Hearing Loss and Dementia

October 21, 2019 |

It’s no doubt that hearing loss can take a significant toll on a person’s emotional and physical health, but what many don’t know is there are many long term effects that could result from untreated hearing loss. According to the Hearing Loss Association of America, one of these long term effects includes cognitive problems and even dementia. With an issue like hearing loss being as prevalent as it is (more than 48 million Americans), a stronger focus has been made on educating the public on hearing health and hearing loss prevention.

Some researchers suggest that the brain is like a muscle and must be used and trained to keep working well. With less audiological input to the brain, the brain’s activity is reduced, leading to cognitive decline.

Another theory suggests that hearing loss leads to an individual missing out on conversations around them, resulting in a feeling of being disconnected. This feeling of isolation leads to a lack of brain stimulation, ultimately increasing an individual’s risk of dementia. Social engagement is one of the activities used to promote brain health.

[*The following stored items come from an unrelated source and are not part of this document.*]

## src/bus_pkg.sv

```systemverilog
/*
 serial bus subsystem shared definitions
 bus widths, uart bit timing, frame timeout and the command word
 which is filled byte by byte and decoded by field
*/

package bus_pkg;

	localparam int ADDR_LEN      = 12;
	localparam int DATA_LEN      = 8;
	localparam int CLKS_PER_BIT  = 16;
	// 40 bit times of silence drops a partial frame
	localparam int FRAME_TIMEOUT = 40 * CLKS_PER_BIT;
	localparam int FRAME_BYTES   = 3;

	// counter widths
	localparam int TICK_W     = $clog2(CLKS_PER_BIT);
	localparam int TIMEOUT_W  = $clog2(FRAME_TIMEOUT + 1);
	localparam int BYTE_CNT_W = $clog2(FRAME_BYTES);
	localparam int ADDR_CNT_W = $clog2(ADDR_LEN);
	localparam int DATA_CNT_W = $clog2(DATA_LEN);
	localparam int BUS_CNT_W  = $clog2(ADDR_LEN + DATA_LEN);

	// bus master FSM encoding
	localparam logic [1:0] MST_IDLE  = 2'd0;
	localparam logic [1:0] MST_ADDR  = 2'd1;
	localparam logic [1:0] MST_WDATA = 2'd2;
	localparam logic [1:0] MST_RWAIT = 2'd3;

	// first byte received sits in the top byte
	typedef union packed {
		logic [FRAME_BYTES-1:0][DATA_LEN-1:0] bytes;
		struct packed {
			logic                write;
			logic [2:0]          reserved;
			logic [ADDR_LEN-1:0] addr;
			logic [DATA_LEN-1:0] data;
		} fields;
	} cmd_word_t;

endpackage
```

## src/uart_rx.sv

```systemverilog
/*
 uart receiver
 synchronizes rx, finds the start edge, samples each bit mid-point
 and strobes the byte out once the stop bit checks high
*/

module uart_rx (
	input  logic                          clk,
	input  logic                          reset,
	input  logic                          rx,
	output logic                          byte_valid,
	output logic [bus_pkg::DATA_LEN-1:0]  byte_data
);
	import bus_pkg::*;

	logic                rx_meta;
	logic                rx_sync;
	logic                rx_prev;
	logic                busy;
	logic [TICK_W-1:0]   clk_cnt;
	// 0 start, 1..8 data, 9 stop
	logic [3:0]          bit_idx;
	logic [DATA_LEN-1:0] shift_reg;
	logic                sample_now;

	// start bit sampled at half a bit, the rest a full bit apart
	assign sample_now = (bit_idx == '0) ? (clk_cnt == TICK_W'(CLKS_PER_BIT / 2 - 1)) :
		(clk_cnt == TICK_W'(CLKS_PER_BIT - 1));

	always_ff @(posedge clk) begin
		if (reset) begin
			rx_meta    <= 1'b1;
			rx_sync    <= 1'b1;
			rx_prev    <= 1'b1;
			busy       <= 1'b0;
			clk_cnt    <= '0;
			bit_idx    <= '0;
			byte_valid <= 1'b0;
		end else begin
			rx_meta    <= rx;
			rx_sync    <= rx_meta;
			rx_prev    <= rx_sync;
			byte_valid <= 1'b0;
			if (!busy) begin
				// falling edge opens a frame
				if (rx_prev && !rx_sync) begin
					busy    <= 1'b1;
					clk_cnt <= '0;
					bit_idx <= '0;
				end
			end else if (sample_now) begin
				clk_cnt <= '0;
				if (bit_idx == '0 && rx_sync) begin
					// glitch, not a real start bit
					busy <= 1'b0;
				end else if (bit_idx == 4'(DATA_LEN + 1)) begin
					// low stop bit drops the byte
					byte_valid <= rx_sync;
					busy       <= 1'b0;
				end else begin
					bit_idx <= bit_idx + 1'b1;
				end
			end else begin
				clk_cnt <= clk_cnt + 1'b1;
			end
		end
	end

	// lsb arrives first so shift in from the top
	always_ff @(posedge clk) begin
		if (busy && sample_now && bit_idx != '0 && bit_idx != 4'(DATA_LEN + 1)) begin
			shift_reg <= {rx_sync, shift_reg[DATA_LEN-1:1]};
		end
	end

	assign byte_data = shift_reg;

endmodule

```

## config.mk

```make
export PLATFORM = sky130hd
export DESIGN_NAME = uart_rx
export DESIGN_NICKNAME = d
export VERILOG_FILES = /design/src/bus_pkg.sv /design/src/uart_rx.sv
export SDC_FILE = /design/constraint.sdc
export NUM_CORES = 1
export LEC_CHECK = 0
export BUFFER_PORTS_ARGS = -buffer_cell sky130_fd_sc_hd__buf_2
export CORE_UTILIZATION = 45
export DETAILED_ROUTE_END_ITERATION = 8
export PLACE_DENSITY = 0.7
export SYNTH_ARGS = -nofsm -noshare
export SYNTH_HDL_FRONTEND = slang
export SYNTH_SLANG_ARGS = --single-unit
```

## constraint.sdc

```tcl
create_clock -name clk -period 1.7 [get_ports clk]
set_input_delay 0.085 -clock clk [delete_from_list [all_inputs] [get_ports clk]]
set_output_delay 0.085 -clock clk [all_outputs]
set_load 0.005 [all_outputs]
```

==> impl_metrics.yaml, run 1 <==
outcome:
  run_status: "complete, no violations"
timing:
  final_hold_viol_count: 0
  setup_repair_after_global_routing_missed_its_margin: "true"
  fin_hold_ws_ps: 86.2
  period_share: 0.989
  clock_skew_ps: 1.43
  max_slew.worst_pin.slew_ps: 544
  setup_viol: 0
  fmax_ghz: 0.595
  worst_slew_margin_rel: 0.632
  final-max-slew-violation-count: 0
  period_minus_slack_ps: 1680
synth:
  ys.flop_type: "sky130_fd_sc_hd__dfxtp_1"
  synthCells: 85
  post_synth_num_cell_types: 29
  async_reset_ff_frac: 0
  ys_warn_count: 0
  synth_top_cells_by_area: "sky130_fd_sc_hd__dfxtp_1 28%, sky130_fd_sc_hd__edfxtp_1 26%, sky130_fd_sc_hd__ha_1 5.4%"
  synth-edff-count: 8
  post-synth-top-count-cell: "sky130_fd_sc_hd__dfxtp_1"
  yosys-top-cells-count: "13 x sky130_fd_sc_hd__dfxtp_1, 8 x sky130_fd_sc_hd__edfxtp_1, 7 x sky130_fd_sc_hd__nand2_1, 6 x sky130_fd_sc_hd__a21oi_1, 5 x sky130_fd_sc_hd__nand3b_1"
  synth_area_um2: 920
  ys_ff_latch: 21
  syn-mean-instance-area_um2: 10.8
  yosysSeqAreaShare: 0.544
  syn_nets: 92
  synth_top_area_share: 0.283
  netlist.top_cell.by_area: "sky130_fd_sc_hd__dfxtp_1"
drt:
  route.detailed.vias_per_inst: 5.57
  finalWirelength_um: 1770
  drt_iter0_drc: 24
  via_count: 719
  detail_route.first_pass.iterations: 5
  wl_per_cell_um: 13.7
  drt.antenna.violating_nets: 0
  remaining_drc_errors: 0
global_route:
  grt_pass1_vias: 649
  grt_first_pass_wirelength_um: 2910
  initial_antenna_violation_count: 0
  grt_max_degree: 14
  grt_usage: 0.201
  grt_overflow_total: 0
layout:
  final_layout_size_suffix_gt1_frac: 0.317
  finish.net_count: 112
  finish.cell_count_without_fillers: 129
  sequential_cell_area_um2: 502
  multi_input_comb_area_um2: 417
  fillerInstances: 151
  n_antenna_cell: 0
  area_growth_pct: 21.1
power_and_ir_drop:
  report.power.total_mw: 0.815
  total_leakage_power_nw: 0.406
  peakVddDrop_uv: 512
  p_per_area_nw_per_um2: 732
floorplanning:
  io_pins: 12
  total_die_area_um2: 2230
  core_um2: 1820
  die_h_um: 47.2
  chip_width_um: 47.2
  core_rows: 15
  initial_core_util: 0.505
setup_path:
  end_kind: "flop"
  worst_path_max_fanout: 3
  crit_required_ps: 1960
  worst_setup_path_start_kind: "flop"
  worstPathArrival_ps: 1940
  crit_type: "flop to flop"
placed_design:
  dp_cells: 123
  port-buffer-count: 11
  finalWeightedCongestion: 0.799
  detailedPlacementHpwl_um: 1200
cts:
  cts.reportedPaths.clkPinSlew_ps: 120
  total_clock_buffers_created_by_cts: 3
  clk-insertion-delay-late_ps: 310
  tritoncts: "yes"
  htreeDepth: 1
  cts.sinks: 21
  cts_max_path_buffers: 2
  cts.root.buffer_cell: "sky130_fd_sc_hd__clkbuf_4"
worst_hold_path:
  hp-class: "input port to flop"
job:
  maxCapViolations: 0
==> stage by stage <==
step | worst slack (ps) | utilization | area (um^2) | setup TNS, ps
finish | 18.0 | 0.612 | 1110 | 0
detailed placement | -13.9 | 0.574 | 1040 | -13.9
floorplan | 18.1 | - | 920 | 0
CTS | 4.46 | 0.603 | 1100 | 0
global route | -61.6 | 0.612 | 1110 | -206
global placement | 47.6 | 0.574 | 1040 | 0
==> final timing paths <==
check        cells past startpoint  slack (ps)                       to                    start
max                              6          20  bit_idx[0]$_SDFFE_PP0P_  bit_idx[0]$_SDFFE_PP0P_
min                              2          90  clk_cnt[0]$_SDFFE_PP0P_                    reset
min reg2reg                      1         430       rx_sync$_SDFF_PP1_       rx_meta$_SDFF_PP1_
max reg2reg                      6          20  bit_idx[0]$_SDFFE_PP0P_  bit_idx[0]$_SDFFE_PP0P_
==> cell type report <==
cell class              instances  share of cell area
flip-flops and latches         21               0.451
multi-input cells              58               0.374
repair buffers                 18               0.110
inverters                       3              0.0101
clock buffers                   3              0.0202
well taps                      25              0.0281
clock inverters                 1             0.00674
==> cell usage in the layout (no fill, tap or decap) <==
| cell | n |
|---|---|
| sky130_fd_sc_hd__a211oi_1 | 1 |
| sky130_fd_sc_hd__nand3b_1 | 5 |
| sky130_fd_sc_hd__mux2_4 | 1 |
| sky130_fd_sc_hd__a31oi_1 | 2 |
| sky130_fd_sc_hd__or2_2 | 3 |
| sky130_fd_sc_hd__nand2b_1 | 2 |
| sky130_fd_sc_hd__dfxtp_2 | 1 |
| sky130_fd_sc_hd__buf_2 | 11 |
| sky130_fd_sc_hd__o311ai_1 | 1 |
| sky130_fd_sc_hd__nor4b_1 | 1 |
| sky130_fd_sc_hd__nand4_1 | 3 |
| sky130_fd_sc_hd__buf_4 | 5 |
| sky130_fd_sc_hd__nand3_1 | 4 |
| sky130_fd_sc_hd__and3_2 | 1 |
| sky130_fd_sc_hd__o21ai_0 | 1 |
| sky130_fd_sc_hd__nor2_1 | 4 |
| sky130_fd_sc_hd__o31a_2 | 1 |
| sky130_fd_sc_hd__nand2_1 | 7 |
| sky130_fd_sc_hd__clkinvlp_4 | 1 |
| sky130_fd_sc_hd__dfxtp_1 | 12 |
| sky130_fd_sc_hd__edfxtp_1 | 8 |
| sky130_fd_sc_hd__o221ai_1 | 2 |
| sky130_fd_sc_hd__nor3b_4 | 1 |
| sky130_fd_sc_hd__dlygate4sd3_1 | 1 |
| sky130_fd_sc_hd__and2b_2 | 1 |
| sky130_fd_sc_hd__a21oi_1 | 6 |
| sky130_fd_sc_hd__mux2_2 | 1 |
| sky130_fd_sc_hd__buf_12 | 1 |
| sky130_fd_sc_hd__ha_4 | 1 |
| sky130_fd_sc_hd__or3_1 | 1 |
| sky130_fd_sc_hd__inv_1 | 2 |
| sky130_fd_sc_hd__nor2b_1 | 2 |
| sky130_fd_sc_hd__mux2i_1 | 1 |
| sky130_fd_sc_hd__o211ai_1 | 2 |
| sky130_fd_sc_hd__clkbuf_4 | 3 |
| sky130_fd_sc_hd__inv_2 | 1 |
| sky130_fd_sc_hd__ha_1 | 3 |
==> registers in the layout (all words and copies together) (netlist names) <==
name,cells
bit_idx,4
busy,1
byte_data,8
byte_valid,1
clk_cnt,4
rx_meta,1
rx_prev,1
rx_sync,1
==> critical path: stages (launching register included) <==
cell and delay [ps]:
sky130_fd_sc_hd__dfxtp_1 330, sky130_fd_sc_hd__inv_1 90, sky130_fd_sc_hd__ha_4 140, sky130_fd_sc_hd__nor3b_4 250, sky130_fd_sc_hd__mux2_4 350, sky130_fd_sc_hd__or3_1 350
sky130_fd_sc_hd__a21oi_1 120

Because of the link between hearing loss and dementia, it’s important to practice good hearing health by utilizing regular hearing protection when exposed to loud noises. It’s also important to have an annual hearing screening completed by an audiologist to ensure your hearing is functioning correctly. If hearing loss is detected, the audiologist can provide tools and advice on how to properly treat the hearing loss. The sooner the hearing loss is detected, the easier it is to treat!